If you know your basic Theseus and the Minotaur, you'll recognize them and Poseidon, Pasiphae, Ariadne and Daedalus in the mythic figures of Cowboy Nation, where recent legend (Daddy Oilbucks) is superimposed loosely on ancient myth, complete with an amazing maze. But you don't need to know the old story to enjoy Squonk's squonking, nor do you have to credit the vaguely implied parallels to the Bush family of Texas.
My only regret is that the lyrics aren't more intelligible, because, you know me, I try to follow literary detail. But for that, I've got the CD. In performance, it's best to swim freely rather than hug the shore. So you sit back, let the rich Squonk music swirl over you and free-associate on the imaginative images, visual and aural, which play off both pop culture and Joseph Campbell-like archetype.
Visually, this is one of Squonk's richest shows ever. O'Hearn's cloud-backed flying cupid is like Hieronymus Bosch on a comic bender, but some of the bullring imagery with projected musings by the Minotaur (courtesy of Steven Sherrill) is intensely sad. Squonk is often klunky, but its range of feeling is broad.

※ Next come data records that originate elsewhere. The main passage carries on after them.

===== config.mk =====
export PLATFORM = sky130hd
export DESIGN_NAME = sdr_wb_burst_master_flat
export DESIGN_NICKNAME = d
export VERILOG_FILES = /design/src/rtl/sdr_wb_burst_master_if.sv /design/src/rtl/sdr_wb_burst_master.sv /design/src/flat_wrapper.sv
export SDC_FILE = /design/constraint.sdc
export NUM_CORES = 1
export LEC_CHECK = 0
export BUFFER_PORTS_ARGS = -buffer_cell sky130_fd_sc_hd__clkbuf_2
export CAP_MARGIN = 15
export CELL_PAD_IN_SITES_DETAIL_PLACEMENT = 1
export CELL_PAD_IN_SITES_GLOBAL_PLACEMENT = 2
export CORE_MARGIN = 1
export CORE_UTILIZATION = 28
export CTS_BUF_LIST = sky130_fd_sc_hd__clkbuf_8
export DETAILED_ROUTE_END_ITERATION = 8
export PLACE_DENSITY = 0.87
export SYNTH_ARGS = -nofsm -noshare
export SYNTH_HDL_FRONTEND = slang
export SYNTH_SLANG_ARGS = --single-unit

===== constraint.sdc =====
create_clock -name wb_clk_i -period 2.32 [get_ports wb_clk_i]
set_input_delay 0.116 -clock wb_clk_i [delete_from_list [all_inputs] [get_ports wb_clk_i]]
set_output_delay 0.116 -clock wb_clk_i [all_outputs]
set_load 0.02 [all_outputs]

There's a large assist from new director Rick Kemp, who has smoothed out some of the narrative without knocking off the eccentric angles that make Squonk Squonk. Actor Karen Baum (buried in the program as Run Crew) plays the cute cowgirl who faces off with spoiled Ariadne, and there are lots of others involved.
All Squonk needs is an audience. We're lucky to have it here, in between Belgium and Japan, or wherever it's headed next, brandishing the name of Pittsburgh to the envy of less-happy lands.